Output only the lines below from the one containing "Nets | 849 |" to the one containing "cap viols | 0 |", exactly as written, both ends kept.

(Data extract)

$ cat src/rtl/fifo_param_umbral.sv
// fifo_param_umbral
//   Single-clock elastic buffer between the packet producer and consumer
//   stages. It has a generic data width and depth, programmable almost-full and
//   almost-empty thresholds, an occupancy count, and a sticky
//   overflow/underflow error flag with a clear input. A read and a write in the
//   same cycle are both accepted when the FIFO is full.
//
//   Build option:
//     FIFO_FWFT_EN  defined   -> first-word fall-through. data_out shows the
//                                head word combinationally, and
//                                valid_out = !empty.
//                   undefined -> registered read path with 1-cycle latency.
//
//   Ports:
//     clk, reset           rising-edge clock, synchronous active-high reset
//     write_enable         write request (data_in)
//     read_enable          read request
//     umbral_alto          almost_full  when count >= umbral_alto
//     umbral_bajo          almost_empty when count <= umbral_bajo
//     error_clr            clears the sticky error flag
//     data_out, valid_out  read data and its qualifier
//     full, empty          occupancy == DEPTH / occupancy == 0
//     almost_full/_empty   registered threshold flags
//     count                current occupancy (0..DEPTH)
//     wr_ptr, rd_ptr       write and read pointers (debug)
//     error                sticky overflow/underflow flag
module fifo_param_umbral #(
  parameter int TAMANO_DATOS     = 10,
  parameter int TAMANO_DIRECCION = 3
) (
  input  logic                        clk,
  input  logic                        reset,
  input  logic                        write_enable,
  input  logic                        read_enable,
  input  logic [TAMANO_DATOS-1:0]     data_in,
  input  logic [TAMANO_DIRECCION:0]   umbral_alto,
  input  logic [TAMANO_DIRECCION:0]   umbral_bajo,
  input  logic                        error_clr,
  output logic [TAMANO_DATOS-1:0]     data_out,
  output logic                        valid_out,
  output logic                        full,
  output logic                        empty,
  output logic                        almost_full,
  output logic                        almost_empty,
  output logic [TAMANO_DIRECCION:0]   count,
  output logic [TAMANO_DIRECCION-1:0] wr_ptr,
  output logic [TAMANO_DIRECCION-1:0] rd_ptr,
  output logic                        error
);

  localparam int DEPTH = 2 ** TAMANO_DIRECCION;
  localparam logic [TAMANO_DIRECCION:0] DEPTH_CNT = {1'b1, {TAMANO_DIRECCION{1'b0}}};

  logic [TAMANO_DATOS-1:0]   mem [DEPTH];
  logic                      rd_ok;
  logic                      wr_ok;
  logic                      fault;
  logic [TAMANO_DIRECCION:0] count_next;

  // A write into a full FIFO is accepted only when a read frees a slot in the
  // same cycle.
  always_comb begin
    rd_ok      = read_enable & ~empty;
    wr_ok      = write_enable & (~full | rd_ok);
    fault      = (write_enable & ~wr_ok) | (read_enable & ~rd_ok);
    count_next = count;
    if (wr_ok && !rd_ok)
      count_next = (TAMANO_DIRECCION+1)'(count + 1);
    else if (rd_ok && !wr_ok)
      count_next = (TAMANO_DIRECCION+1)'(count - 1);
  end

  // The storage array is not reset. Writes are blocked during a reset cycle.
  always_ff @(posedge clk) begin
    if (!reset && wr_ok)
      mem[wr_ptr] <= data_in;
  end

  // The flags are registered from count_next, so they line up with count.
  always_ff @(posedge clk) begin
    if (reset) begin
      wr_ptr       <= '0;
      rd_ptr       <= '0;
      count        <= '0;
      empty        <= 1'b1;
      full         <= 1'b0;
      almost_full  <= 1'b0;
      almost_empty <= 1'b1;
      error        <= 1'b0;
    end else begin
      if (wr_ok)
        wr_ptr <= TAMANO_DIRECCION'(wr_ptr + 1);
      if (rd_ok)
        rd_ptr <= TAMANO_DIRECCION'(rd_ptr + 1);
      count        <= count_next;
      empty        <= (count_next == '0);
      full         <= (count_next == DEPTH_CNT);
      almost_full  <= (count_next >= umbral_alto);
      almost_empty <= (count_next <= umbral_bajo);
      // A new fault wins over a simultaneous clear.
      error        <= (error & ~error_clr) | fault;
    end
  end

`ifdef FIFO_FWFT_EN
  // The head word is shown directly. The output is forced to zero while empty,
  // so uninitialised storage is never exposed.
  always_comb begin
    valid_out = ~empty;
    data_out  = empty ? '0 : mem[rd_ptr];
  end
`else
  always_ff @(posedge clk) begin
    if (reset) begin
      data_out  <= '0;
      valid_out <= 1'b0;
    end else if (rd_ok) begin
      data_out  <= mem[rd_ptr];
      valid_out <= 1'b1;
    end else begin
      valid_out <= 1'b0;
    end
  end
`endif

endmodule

(End Data extract)
(Data extract)

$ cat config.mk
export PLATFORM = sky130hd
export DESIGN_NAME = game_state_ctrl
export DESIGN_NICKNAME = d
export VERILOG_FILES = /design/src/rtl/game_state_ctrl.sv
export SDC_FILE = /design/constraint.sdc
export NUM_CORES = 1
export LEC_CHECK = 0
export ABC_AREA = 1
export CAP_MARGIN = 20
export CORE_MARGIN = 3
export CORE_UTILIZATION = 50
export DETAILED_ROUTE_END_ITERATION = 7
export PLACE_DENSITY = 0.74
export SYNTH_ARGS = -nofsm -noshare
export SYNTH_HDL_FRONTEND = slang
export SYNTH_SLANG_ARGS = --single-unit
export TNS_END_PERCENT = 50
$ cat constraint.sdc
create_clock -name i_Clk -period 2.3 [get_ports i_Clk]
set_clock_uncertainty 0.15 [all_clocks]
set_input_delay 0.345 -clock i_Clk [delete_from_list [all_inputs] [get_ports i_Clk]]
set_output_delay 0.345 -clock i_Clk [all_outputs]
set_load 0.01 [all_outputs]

(End Data extract)
(Data extract)

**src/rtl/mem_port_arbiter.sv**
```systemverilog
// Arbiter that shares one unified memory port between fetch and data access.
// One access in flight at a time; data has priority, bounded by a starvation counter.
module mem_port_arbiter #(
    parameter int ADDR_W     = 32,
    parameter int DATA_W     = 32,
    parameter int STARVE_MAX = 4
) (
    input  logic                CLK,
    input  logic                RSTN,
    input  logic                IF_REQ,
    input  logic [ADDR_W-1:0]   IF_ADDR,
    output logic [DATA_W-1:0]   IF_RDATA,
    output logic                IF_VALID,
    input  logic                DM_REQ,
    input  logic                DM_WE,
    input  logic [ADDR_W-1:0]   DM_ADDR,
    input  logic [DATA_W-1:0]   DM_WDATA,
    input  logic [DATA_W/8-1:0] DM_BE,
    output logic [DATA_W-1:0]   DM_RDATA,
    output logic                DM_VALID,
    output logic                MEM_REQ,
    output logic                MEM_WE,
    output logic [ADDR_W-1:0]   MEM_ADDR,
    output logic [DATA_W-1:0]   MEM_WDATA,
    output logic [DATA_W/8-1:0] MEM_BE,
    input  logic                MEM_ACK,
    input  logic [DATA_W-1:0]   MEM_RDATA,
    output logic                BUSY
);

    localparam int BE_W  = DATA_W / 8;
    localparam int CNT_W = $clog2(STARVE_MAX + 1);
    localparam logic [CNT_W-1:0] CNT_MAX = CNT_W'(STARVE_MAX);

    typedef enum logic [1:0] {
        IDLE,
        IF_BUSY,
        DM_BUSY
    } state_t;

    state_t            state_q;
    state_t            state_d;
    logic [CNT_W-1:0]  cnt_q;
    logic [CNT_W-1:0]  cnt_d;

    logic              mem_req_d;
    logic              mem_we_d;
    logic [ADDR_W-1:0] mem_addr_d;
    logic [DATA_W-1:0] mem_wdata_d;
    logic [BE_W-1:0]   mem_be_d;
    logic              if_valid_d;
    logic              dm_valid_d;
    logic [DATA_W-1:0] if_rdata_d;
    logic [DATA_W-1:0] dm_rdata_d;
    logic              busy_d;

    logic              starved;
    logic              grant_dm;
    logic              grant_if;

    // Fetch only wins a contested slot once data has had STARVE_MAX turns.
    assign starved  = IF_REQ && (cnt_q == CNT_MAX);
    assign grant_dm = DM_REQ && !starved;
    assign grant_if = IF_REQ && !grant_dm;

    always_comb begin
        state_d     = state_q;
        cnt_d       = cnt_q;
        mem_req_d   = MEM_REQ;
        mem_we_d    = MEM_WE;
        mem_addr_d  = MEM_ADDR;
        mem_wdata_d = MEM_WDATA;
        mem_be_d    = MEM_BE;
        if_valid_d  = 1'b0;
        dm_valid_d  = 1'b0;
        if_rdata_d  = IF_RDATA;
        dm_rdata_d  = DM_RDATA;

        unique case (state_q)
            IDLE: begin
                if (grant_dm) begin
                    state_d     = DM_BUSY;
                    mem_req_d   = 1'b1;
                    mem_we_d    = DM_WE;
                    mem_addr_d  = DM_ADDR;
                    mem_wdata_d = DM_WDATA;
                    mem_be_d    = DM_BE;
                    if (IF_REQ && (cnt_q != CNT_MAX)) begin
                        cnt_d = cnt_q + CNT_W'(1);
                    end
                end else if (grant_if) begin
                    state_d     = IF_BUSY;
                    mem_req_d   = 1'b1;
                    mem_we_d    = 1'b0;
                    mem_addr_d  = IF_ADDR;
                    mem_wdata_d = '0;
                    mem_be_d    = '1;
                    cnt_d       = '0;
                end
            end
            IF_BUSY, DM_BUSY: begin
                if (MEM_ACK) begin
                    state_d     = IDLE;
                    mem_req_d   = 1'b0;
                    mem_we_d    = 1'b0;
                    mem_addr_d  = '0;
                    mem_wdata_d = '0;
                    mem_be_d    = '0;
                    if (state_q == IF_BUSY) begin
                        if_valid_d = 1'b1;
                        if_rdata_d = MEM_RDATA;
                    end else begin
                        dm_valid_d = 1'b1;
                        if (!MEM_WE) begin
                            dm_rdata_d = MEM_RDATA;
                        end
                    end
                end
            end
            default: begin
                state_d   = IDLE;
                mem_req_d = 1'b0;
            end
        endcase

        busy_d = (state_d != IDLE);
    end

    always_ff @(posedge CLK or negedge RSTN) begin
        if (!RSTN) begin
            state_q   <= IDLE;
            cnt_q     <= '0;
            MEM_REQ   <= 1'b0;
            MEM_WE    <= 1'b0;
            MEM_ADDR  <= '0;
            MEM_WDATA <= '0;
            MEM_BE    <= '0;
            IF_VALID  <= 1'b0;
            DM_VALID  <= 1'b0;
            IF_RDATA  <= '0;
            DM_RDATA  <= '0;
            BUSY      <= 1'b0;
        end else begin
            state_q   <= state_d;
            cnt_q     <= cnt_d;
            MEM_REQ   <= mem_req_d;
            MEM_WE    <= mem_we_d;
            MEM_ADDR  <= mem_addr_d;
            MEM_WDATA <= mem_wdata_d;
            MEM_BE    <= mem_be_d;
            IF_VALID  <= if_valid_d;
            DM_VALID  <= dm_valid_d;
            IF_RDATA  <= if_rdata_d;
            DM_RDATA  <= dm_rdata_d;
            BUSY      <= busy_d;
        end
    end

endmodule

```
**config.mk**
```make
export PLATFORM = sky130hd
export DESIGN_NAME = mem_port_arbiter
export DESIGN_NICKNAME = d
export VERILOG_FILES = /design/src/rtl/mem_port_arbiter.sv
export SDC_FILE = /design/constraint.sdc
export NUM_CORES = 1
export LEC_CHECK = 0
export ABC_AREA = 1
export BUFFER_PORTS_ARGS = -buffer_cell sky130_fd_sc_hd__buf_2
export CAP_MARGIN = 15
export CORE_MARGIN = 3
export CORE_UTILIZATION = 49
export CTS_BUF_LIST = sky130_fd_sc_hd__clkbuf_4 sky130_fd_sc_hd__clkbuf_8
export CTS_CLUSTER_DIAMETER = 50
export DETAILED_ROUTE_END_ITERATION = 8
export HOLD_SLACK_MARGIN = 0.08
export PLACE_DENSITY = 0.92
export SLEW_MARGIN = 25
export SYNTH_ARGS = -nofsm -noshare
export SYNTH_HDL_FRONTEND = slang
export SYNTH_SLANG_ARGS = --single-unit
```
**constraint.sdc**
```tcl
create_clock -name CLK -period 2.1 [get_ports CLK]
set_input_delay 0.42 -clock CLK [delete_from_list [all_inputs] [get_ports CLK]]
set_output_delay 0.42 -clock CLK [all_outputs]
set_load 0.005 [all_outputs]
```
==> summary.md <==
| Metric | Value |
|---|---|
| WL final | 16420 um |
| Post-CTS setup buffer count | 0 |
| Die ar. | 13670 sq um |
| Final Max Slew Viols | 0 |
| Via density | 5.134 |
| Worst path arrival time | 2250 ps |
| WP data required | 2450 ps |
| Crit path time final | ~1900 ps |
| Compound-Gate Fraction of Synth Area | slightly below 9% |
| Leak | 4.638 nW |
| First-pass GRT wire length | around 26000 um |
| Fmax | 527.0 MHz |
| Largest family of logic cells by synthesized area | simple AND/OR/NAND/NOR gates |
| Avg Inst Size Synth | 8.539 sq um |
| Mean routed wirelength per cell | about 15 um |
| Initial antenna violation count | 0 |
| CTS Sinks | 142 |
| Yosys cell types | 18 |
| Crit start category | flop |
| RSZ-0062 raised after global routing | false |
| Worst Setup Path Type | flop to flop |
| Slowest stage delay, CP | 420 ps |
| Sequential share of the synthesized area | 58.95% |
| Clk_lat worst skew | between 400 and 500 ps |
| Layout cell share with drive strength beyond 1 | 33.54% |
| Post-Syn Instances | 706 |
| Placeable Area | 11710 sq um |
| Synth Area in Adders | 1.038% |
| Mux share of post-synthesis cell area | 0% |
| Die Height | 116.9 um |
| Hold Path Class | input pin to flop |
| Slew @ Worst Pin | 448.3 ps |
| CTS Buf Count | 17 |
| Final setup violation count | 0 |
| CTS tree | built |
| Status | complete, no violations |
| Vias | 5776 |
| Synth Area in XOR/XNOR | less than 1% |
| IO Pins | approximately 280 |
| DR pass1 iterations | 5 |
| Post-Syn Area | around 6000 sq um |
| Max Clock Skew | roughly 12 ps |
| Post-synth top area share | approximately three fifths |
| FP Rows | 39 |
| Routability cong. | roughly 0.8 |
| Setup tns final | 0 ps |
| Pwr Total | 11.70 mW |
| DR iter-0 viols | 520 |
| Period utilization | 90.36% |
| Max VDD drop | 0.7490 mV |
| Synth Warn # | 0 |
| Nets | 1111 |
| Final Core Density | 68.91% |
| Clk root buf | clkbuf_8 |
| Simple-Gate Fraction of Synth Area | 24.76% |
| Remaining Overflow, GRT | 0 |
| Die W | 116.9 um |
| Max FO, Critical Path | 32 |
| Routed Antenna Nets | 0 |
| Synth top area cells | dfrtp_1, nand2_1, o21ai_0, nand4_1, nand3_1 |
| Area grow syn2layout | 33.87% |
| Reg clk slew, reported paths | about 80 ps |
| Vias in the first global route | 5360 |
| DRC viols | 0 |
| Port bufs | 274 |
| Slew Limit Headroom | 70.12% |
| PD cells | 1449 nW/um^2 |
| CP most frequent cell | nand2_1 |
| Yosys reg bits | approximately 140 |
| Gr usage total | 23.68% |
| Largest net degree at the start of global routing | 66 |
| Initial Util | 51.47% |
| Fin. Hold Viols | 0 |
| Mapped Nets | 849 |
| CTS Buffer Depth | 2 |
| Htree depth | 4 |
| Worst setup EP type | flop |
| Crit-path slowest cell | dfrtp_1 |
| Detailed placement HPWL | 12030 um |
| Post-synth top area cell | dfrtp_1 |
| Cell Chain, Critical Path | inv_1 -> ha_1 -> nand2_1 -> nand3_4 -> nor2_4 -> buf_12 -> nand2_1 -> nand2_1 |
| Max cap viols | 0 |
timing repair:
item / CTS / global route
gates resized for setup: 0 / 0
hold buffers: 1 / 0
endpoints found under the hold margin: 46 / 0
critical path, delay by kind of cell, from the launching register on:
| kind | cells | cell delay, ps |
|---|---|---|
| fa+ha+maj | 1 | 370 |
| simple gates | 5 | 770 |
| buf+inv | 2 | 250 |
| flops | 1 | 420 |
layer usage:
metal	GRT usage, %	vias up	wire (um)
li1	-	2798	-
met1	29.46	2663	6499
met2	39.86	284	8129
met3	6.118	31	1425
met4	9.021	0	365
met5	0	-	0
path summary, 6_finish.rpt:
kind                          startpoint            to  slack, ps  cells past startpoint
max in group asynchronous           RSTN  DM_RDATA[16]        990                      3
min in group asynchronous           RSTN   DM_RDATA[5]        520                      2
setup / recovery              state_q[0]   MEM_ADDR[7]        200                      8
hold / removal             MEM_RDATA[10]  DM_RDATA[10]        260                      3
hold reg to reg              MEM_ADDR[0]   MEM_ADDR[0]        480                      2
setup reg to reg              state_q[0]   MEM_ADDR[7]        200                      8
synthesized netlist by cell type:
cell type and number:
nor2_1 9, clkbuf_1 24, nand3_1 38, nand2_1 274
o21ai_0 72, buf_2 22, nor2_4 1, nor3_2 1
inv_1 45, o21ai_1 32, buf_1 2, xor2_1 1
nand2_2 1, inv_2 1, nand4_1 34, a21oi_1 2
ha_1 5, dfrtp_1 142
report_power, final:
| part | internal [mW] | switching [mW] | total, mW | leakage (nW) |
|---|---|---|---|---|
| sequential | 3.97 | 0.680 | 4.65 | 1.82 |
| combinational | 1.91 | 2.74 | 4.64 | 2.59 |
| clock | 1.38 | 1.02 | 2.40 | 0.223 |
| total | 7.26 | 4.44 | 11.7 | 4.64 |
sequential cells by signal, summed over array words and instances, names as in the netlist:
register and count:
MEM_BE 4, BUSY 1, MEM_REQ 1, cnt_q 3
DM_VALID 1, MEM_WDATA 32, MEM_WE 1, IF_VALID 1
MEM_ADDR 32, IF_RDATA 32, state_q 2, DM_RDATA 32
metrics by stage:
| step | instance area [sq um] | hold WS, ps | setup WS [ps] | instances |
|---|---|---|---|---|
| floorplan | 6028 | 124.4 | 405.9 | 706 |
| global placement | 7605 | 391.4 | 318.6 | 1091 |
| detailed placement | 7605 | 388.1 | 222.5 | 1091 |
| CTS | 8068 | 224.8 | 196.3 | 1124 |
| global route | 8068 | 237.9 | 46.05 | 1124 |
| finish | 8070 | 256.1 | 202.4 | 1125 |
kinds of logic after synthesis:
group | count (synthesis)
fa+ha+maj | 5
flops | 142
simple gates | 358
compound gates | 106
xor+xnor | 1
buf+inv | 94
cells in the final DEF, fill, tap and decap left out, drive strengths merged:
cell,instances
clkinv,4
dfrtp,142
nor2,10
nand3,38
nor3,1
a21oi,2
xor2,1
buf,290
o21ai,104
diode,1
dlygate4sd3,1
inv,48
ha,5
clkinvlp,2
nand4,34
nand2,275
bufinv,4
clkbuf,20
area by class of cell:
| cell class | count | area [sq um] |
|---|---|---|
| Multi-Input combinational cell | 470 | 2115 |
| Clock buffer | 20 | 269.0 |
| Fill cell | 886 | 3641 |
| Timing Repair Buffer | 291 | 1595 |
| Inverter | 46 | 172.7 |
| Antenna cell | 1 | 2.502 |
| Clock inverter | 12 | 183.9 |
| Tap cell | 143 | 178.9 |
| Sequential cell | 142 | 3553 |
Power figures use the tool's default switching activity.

(End Data extract)

Expected answer -
| Mapped Nets | 849 |
| CTS Buffer Depth | 2 |
| Htree depth | 4 |
| Worst setup EP type | flop |
| Crit-path slowest cell | dfrtp_1 |
| Detailed placement HPWL | 12030 um |
| Post-synth top area cell | dfrtp_1 |
| Cell Chain, Critical Path | inv_1 -> ha_1 -> nand2_1 -> nand3_4 -> nor2_4 -> buf_12 -> nand2_1 -> nand2_1 |
| Max cap viols | 0 |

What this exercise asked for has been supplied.